Terra_2011_Exp.Clin.Endocrinol.Diabetes_119_401

The purpose of this phase 2, multicentre, randomized, double-blind, placebo-controlled, 12-week dose-ranging study was to assess the efficacy, safety, and tolerability of the dipeptidyl peptidase-IV (DPP-IV) inhibitor PF-734200 in adult subjects with type 2 diabetes who were on a stable dose of metformin. Men and women with inadequate glycaemic control with metformin as their sole diabetes medication were randomized to placebo or PF-734200 2 mg, 5 mg, 10 mg, or 20 mg every day. A population subset underwent mixed meal tolerance tests (MMTT) at baseline and week 12. A total of 301 subjects were treated. At week 12, PF-734200 doses of >/=5 mg produced a statistically significant reduction in haemoglobin A (1C) (HbA (1c)) compared with placebo.
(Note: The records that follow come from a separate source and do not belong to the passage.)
This is an optimization exercise on Yosys and OpenROAD, whose aim is small area, not a production implementation. In this exercise RTL edits were held to simulation tests only and were not proved equivalent to the original. Power is estimated from default activity; no workload was simulated.

job 9887:
## sra_reg_slave
module sra_reg_slave #(
  parameter int DATA_WIDTH_BYTES = 4,
  parameter int ADDR_WIDTH       = 8,
  parameter int M_USER_BITS      = 2,
  parameter int S_USER_BITS      = 2,
  parameter int NUM_REGS         = 16
) (
  input  logic                               clk,
  input  logic                               rst,
  input  logic                               m_valid,
  output logic                               m_ready,
  input  logic [DATA_WIDTH_BYTES*8-1:0]      m_data,
  input  logic [M_USER_BITS-1:0]             m_user,
  input  logic [ADDR_WIDTH-1:0]              m_addr,
  output logic                               s_valid,
  input  logic                               s_ready,
  output logic [DATA_WIDTH_BYTES*8-1:0]      s_data,
  output logic [S_USER_BITS-1:0]             s_user,
  output logic [ADDR_WIDTH-1:0]              s_addr,
  input  logic                               hw_wr_en,
  input  logic [$clog2(NUM_REGS)-1:0]        hw_wr_addr,
  input  logic [DATA_WIDTH_BYTES*8-1:0]      hw_wr_data,
  output logic [NUM_REGS*DATA_WIDTH_BYTES*8-1:0] reg_q,
  output logic [NUM_REGS-1:0]                bus_wr_pulse
);
For scale: roughly 2100 cells after synthesis, about 660 I/O pins, ~22000 sq um of cells after synthesis.
export LEC_CHECK = 0
export CAP_MARGIN = 0
export CELL_PAD_IN_SITES_DETAIL_PLACEMENT = 1
export CELL_PAD_IN_SITES_GLOBAL_PLACEMENT = 1
export CORE_MARGIN = 2
export CORE_UTILIZATION = 30
export GPL_TIMING_DRIVEN = 0
export PLACE_DENSITY = 0.5
export SETUP_SLACK_MARGIN = 0.2
export SLEW_MARGIN = 0
export SYNTH_HIERARCHICAL = 1
create_clock -name core_clock -period 4.0 [get_ports {clk}]
standard.sh (not shown) runs the stock make flow with config.mk's settings and CLKGATE_MAP_FILE= SYNTH_SCRIPT=/design/flow/synth_recipe.tcl, a recipe that flattens the netlist after the stock synthesis.
==> flow/flow/run.sh <==
#!/bin/bash
# Standard ORFS layout with these changes:
# - ports are buffered with the smallest buffer (buf_1) instead of the default pick;
# - before repair_design, the inverters that drive the long select lines are
#   sized up (presize.tcl) instead of being buffered;
# - the clock tree uses sink clusters of up to 14 flip-flops, clkbuf_8 leaf
#   buffers and no dummy loads.
# Every step's full output stays in the ORFS logs under orfs/logs; make's own
# output goes to flow_make.log.
set -euo pipefail
cd "$(dirname "$0")/.."
bash standard.sh \
  "BUFFER_PORTS_ARGS=-buffer_cell sky130_fd_sc_hd__buf_1" \
  "PRE_RESIZE_TCL=$(pwd)/flow/presize.tcl" \
  "CTS_ARGS=-sink_clustering_enable -repair_clock_nets -dont_use_dummy_load -sink_clustering_size 14 -sink_clustering_max_diameter 70 -buf_list sky130_fd_sc_hd__clkbuf_8 -root_buf sky130_fd_sc_hd__clkbuf_16" \
  finish > flow_make.log 2>&1
==> flow/flow/presize.tcl <==
# Size up the inverters that drive a select line of a register or of the
# response data (fanout 16 or more, a net spanning the block), so that
# repair_design does not need to add buffers to them.
foreach inst [get_cells -filter "ref_name =~ sky130_fd_sc_hd__inv_*"] {
  set net [get_nets -of_objects [get_pins -of_objects $inst -filter "direction == output"]]
  set fanout [llength [get_pins -of_objects $net -filter "direction == input"]]
  if { $fanout >= 16 } {
    replace_cell $inst sky130_fd_sc_hd__inv_4
  }
}
Job 9887 finished all stages; the layout is clean.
The mean (95% confidence interval) placebo-adjusted changes in HbA (1c) were -0.31% (-0.70 to 0.08), -0.74% (-1.12 to -0.36), -0.70% (-1.02 to -0.38), and -0.75% (-1.07 to -0.43) for the 2 mg, 5 mg, 10 mg, and 20 mg doses, respectively. PF-734200 20 mg significantly reduced glucose area under the curve following MMTT (-12.8% [-22.9 to -2.7]; p=0.003) compared with placebo. The reductions observed with other doses were not statistically significant. PF-734200 was safe and well tolerated at all doses tested when added to metformin. PF-734200 safely and effectively lowered HbA (1c) in subjects receiving metformin. The 20 mg dose provided the greatest improvements in post-prandial glucose.